Since the YOL095c helicase was expected to be involved in DNA metabolism and since disruption of the gene caused a mitochondrial defect, we analyzed the effect of HMI1 gene disruption on the integrity of mtDNA. First, we extracted total DNA from four disruptant haploid clones and the W303-1A strain. We digested the isolated DNA with EcoRI or BamHI and probed it with a 32P-labeled fragment from the mitochondrial COX2 gene region covering the first 360 nucleotides of the coding region (Fig. 2A). We also probed the same samples with a fragment from the nuclear DNA2 gene. As expected, the nuclear probe hybridized with the predicted 6-kb EcoRI and an 8-kb BamHI fragments in all analyzed samples (Fig. 2A, lanes 5 to 8). mtDNA from the W303-1A cells hybridized as a high-molecular-weight band (Fig. 2A, lanes 2 and 4). However, we failed to detect a positive hybridization signal that would have corresponded to mitochondrial COX2 DNA in the cells that carried the disrupted copy of the YOL095c ORF (Fig. 2A, lanes 1 and 3). This observation indicated that the mutant disruptant strains lack functional [rho+] mtDNA. Next, we analyzed the wt W303-1A and the mutant cells using in situ staining with DAPI. DAPI staining revealed characteristic extranuclear spots in the wt W303-1A cells that correspond to mtDNA (Fig. 2B, panel 1). However, the mtDNA staining was lost in the majority of the cells that carried a disrupted copy of the YOL095c gene (Fig. 2B, panel 2). The fraction of DAPI-positive cells obtained via sporulation of a heterozygous diploid strain was regularly 1 to 5%. Direct disruption in the haploid strain usually produced slightly more cells that contained mtDNA, and in some colonies up to 20% of the cells retained some mtDNA. However, these cells always failed to grow on YPG, and their respiratory activity was not restored by transformation with pRS315-REP. From these experiments we concluded that the YOL095c gene product is essential for the stability of mtDNA.
FIG. 2.
Loss of functional mtDNA in Δhmi1 strains. (A) Southern blot of total cellular DNA. DNA, isolated from the wt strain W303-1A (wt) and from the haploid Δhmi1 colonies (Δ), was cut with EcoRI (lanes 1, 2, 5, and 6) or BamHI (lanes 3, 4, 7, and 8) and probed with mitochondrial COX2 (lanes 1 to 4) or nuclear DNA2 (lanes 5 to 8) probes. (B) DNA staining in nuclei and mitochondria of the wt W303-1A strain (panel 1) and of a haploid cell population from a colony where the HMI1 ORF has been disrupted (panel 2).

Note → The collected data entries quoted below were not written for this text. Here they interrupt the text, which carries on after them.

==> design/flow/design.v <==
module CARRY4WHOLE(output [3:0] CO, O, input CI, CYINIT, input [3:0] DI, S);
  assign O = S ^ {CO[2:0], CI | CYINIT};
  assign CO[0] = S[0] ? CI | CYINIT : DI[0];
  assign CO[1] = S[1] ? CO[0] : DI[1];
  assign CO[2] = S[2] ? CO[1] : DI[2];
  assign CO[3] = S[3] ? CO[2] : DI[3];
endmodule
==> design/flow/run.sh <==
#!/bin/bash
# OpenROAD 26Q1-2900-gdf79404cd8, Yosys 0.63+post, stock flow scripts
make -C /OpenROAD-flow-scripts/flow DESIGN_CONFIG=/design/flow/config.mk WORK_HOME=/design/flow/orfs finish
==> design/flow/config.mk <==
export PLATFORM = sky130hd
export DESIGN_NAME = CARRY4WHOLE
export DESIGN_NICKNAME = CARRY4WHOLE
export VERILOG_FILES = /design/flow/design.v
export SDC_FILE = /design/flow/constraint.sdc
export NUM_CORES = 4
export LEC_CHECK = 1
export CORE_AREA = 10 10 70 70
export DIE_AREA = 0 0 80 80
==> design/flow/constraint.sdc <==
current_design CARRY4WHOLE

set clk_period 1.6
set clk_io_pct 0.2

create_clock -name clk0 -period $clk_period

set non_clock_inputs [all_inputs -no_clocks]
set_input_delay [expr $clk_period * $clk_io_pct] -clock clk0 $non_clock_inputs
set_output_delay [expr $clk_period * $clk_io_pct] -clock clk0 [all_outputs]
==> impl_metrics.env <==
# source this file to load flow results
export IMPL_status="finished with violations"
export IMPL_violations="negative setup slack"
export IMPL_dieArea_mm2=0.006400
export IMPL_fp_util_pct=3.114
export IMPL_first_pass_iters=1
export IMPL_place_ws_ns=-0.7030
export IMPL_synth_chip_area_um2=106.4
export IMPL_static_leakage_power_nw=0.1962
export IMPL_worst_pin_slew_ns=0.1811
export IMPL_period_used_pct=100.1
export IMPL_slew_violations=0
export IMPL_simple_gate_area_share_pct=16.47
export IMPL_finalWirelength_um=675
export IMPL_ys_seq_share_pct=0
export IMPL_synth_cell_types=10
export IMPL_die_h_um=80
export IMPL_gp_congestion=0.7678
export IMPL_setup_tns_ns=-0.001074
export IMPL_crit_start="DI[1]"
export IMPL_path_depth=7
export IMPL_ys_sh_mux_pct=14.12
export IMPL_core_mm2=0.003416
export IMPL_hold_class="in -> out"
export IMPL_antenna_found_initial=0
export IMPL_clkbuf_count=0
export IMPL_portBuffers=18
export IMPL_drc=0
export IMPL_worst_setup_path_end_kind="output pin"
export IMPL_crit_family="buffers and inverters"
export IMPL_xor_share_pct=32.94
export IMPL_mostFrequentLayoutCell="buf_4"
export IMPL_worst_path_largest_cell_delay_ns=0.26
export IMPL_ioPinCount=18
export IMPL_cp_endpoint="O[3]"
export IMPL_grt_pass1_wl_um=945
export IMPL_fin_crit_ns=1.601
export IMPL_crit_buf_inv=3
export IMPL_crit_required_ns=1.28
export IMPL_setup_violations_final=1
export IMPL_grt_ovfl_total=0
export IMPL_path_cells="buf_6 -> nor2b_4 -> mux2_4 -> a31oi_4 -> buf_6 -> xnor2_2 -> buf_2"
export IMPL_powerDensity_mw_per_mm2=271.3
export IMPL_warnings=34
export IMPL_critPathKind="in -> out"
export IMPL_ys_top_logic_family="XOR/XNOR gates"
export IMPL_drive_gt1_share_pct=67.44
export IMPL_syn_inst=14
export IMPL_antenna_left=0
export IMPL_whs_ns=1.019
export IMPL_avgSynthCellArea_um2=7.597
export IMPL_cap_violations=0
export IMPL_worst_slack_ns=-0.001074
export IMPL_crit_slowest_cell="mux2_4"
export IMPL_relSlewSlack_pct=87.89
export IMPL_synth_stat_cells=14
export IMPL_netlist_area_um2=106.4
export IMPL_hold_buffers=0
export IMPL_ys_sh_adder_pct=0
export IMPL_area_growth_syn_to_layout_pct=308.2
export IMPL_peakVddDrop_uv=25.99
export IMPL_rows=21
export IMPL_avgViaCountPerCell=2.416
export IMPL_worstSetupStartpointType="primary input"
export IMPL_grt_total_usage_pct=1.732
export IMPL_finalHoldViolCount=0
export IMPL_synthAoiAreaFrac_pct=32.94
export IMPL_flops=0
export IMPL_register_area_um2=0
export IMPL_grt_max_degree=4
export IMPL_rsz0062_at_grt="true"
export IMPL_antennaDiodeCount=0
export IMPL_cp_arrival_ns=1.28
export IMPL_wl_per_cell_um=7.584
export IMPL_yosysWarnings=0
export IMPL_crit_fanout=2
export IMPL_placed_area_um2=381.6
export IMPL_die_w_um=80
export IMPL_final_cell_mix="buf_4 (10), buf_2 (7), buf_6 (4), dlygate4sd2_1 (4), clkdlybuf4s50_1 (3)"
export IMPL_critPathMostFrequentCell="buf_6"
export IMPL_grt_pass1_vias=199
export IMPL_drtIter0Drc=0
export IMPL_fmax_ghz=0.6246
export IMPL_vias=215
export IMPL_fin_area_um2=434.2
-- cell usage after synthesis, drive strengths merged --
master | count | area share (%)
mux2 | 1 | 14
a21o | 1 | 8.2
a21oi | 2 | 13
a31oi | 1 | 12
nor2b | 1 | 5.9
xor2 | 2 | 16
nor2 | 3 | 11
xnor2 | 2 | 16
inv | 1 | 3.5
-- metrics by stage --
stage | power (mW) | utilization [%] | cells
final | 0.1178 | 12.71 | 89
after global routing | 0.1272 | 12.71 | 89
after CTS | 0.1149 | 12.27 | 89
after detailed placement | 0.1112 | 11.17 | 83
after global placement | 0.1101 | 11.17 | 83
after floorplan | 0.02378 | - | 14
-- layer usage --
layer	GRT usage, %	routed length (um)	vias to the layer above
met4	0	0	0
met2	3.210	302	11
met3	0.6818	100	0
met1	1.912	271	99
met5	0	0	-
li1	-	-	105
-- cells by family after synthesis --
| kind of cell | Yosys count |
|---|---|
| buffers and inverters | 1 |
| AND/OR/NAND/NOR | 4 |
| AND-OR/OR-AND | 4 |
| multiplexers | 1 |
| XOR/XNOR | 4 |
-- cell type report --
| type | instances | area, um2 |
|---|---|---|
| Inverter | 1 | 3.754 |
| Multi-Input combinational cell | 13 | 142.6 |
| Timing Repair Buffer | 29 | 230.2 |
| Tap cell | 46 | 57.56 |
| Fill cell | 392 | 2982 |
-- how the worst min path moves through the flow --
| stage | startpoint | endpoint | slack (ns) | cells past startpoint |
|---|---|---|---|---|
| finish | S[2] | O[2] | 1.02 | 4 |
| global route | S[2] | O[2] | 1.06 | 4 |
| CTS | S[2] | O[2] | 1.03 | 4 |
-- tightest hold or removal path: cells and delay by family --
kind | cells | cell delay [ns]
buf+inv | 3 | 0.33
xor+xnor | 1 | 0.05
-- where the power goes --
group          internal [mW]  leakage [nW]  switching [mW]
registers                  0             0               0
clock network              0             0               0
logic                 0.0800         0.196          0.0378
-- what timing repair did --
item,CTS,global route
pin swaps,7,4
setup buffers,6,1
endpoints found under the setup margin,8,4
gates resized,49,3
Power figures rest on the tool's default switching activity, not on a simulated workload.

The seven conserved motifs found in the sequence of the HMI1 ORF predict that the Hmi1 protein is a helicase. We overexpressed and purified the Hmi1 protein in E. coli by using the pGEX41-based expression system, as described in Materials and Methods (Fig. 3A). The recombinant Hmi1 protein is an ATPase that is stimulated by single-stranded DNA (data not shown). The helicase activity of the Hmi1 protein was analyzed by using a partially double-stranded DNA substrate (Fig. 3B). The Hmi1 protein displaced the 28-mer oligonucleotide from the DNA duplex when incubated at 30°C (Fig. 3B, lanes 1 and 2). The unwinding reaction was dependent on the presence of ATP and Mg2+ (Fig. 2B, lanes 3 and 4).
FIG. 3.
The recombinant Hmi1 protein is a DNA helicase. (A) Purification of the Hmi1 protein. Lane 1, glutathione agarose eluate; lane 2, thrombin-cleaved material; lane 3, 400 mM S-Sepharose fraction; lane 4, protein size markers BSA (68 kDa), ovalbumin (45 kDa), and trypsinogen (24 kDa). (B) DNA unwinding assay with the recombinant Hmi1 protein. Lane 1, assay with 0.2 μg of Hmi1p; lanes 2 to 4, assays with 0.4 μg of Hmi1; lane 3, omitted ATP; lane 4, omitted MgCl2; lane 5, substrate DNA; lane 6, heat-denatured substrate.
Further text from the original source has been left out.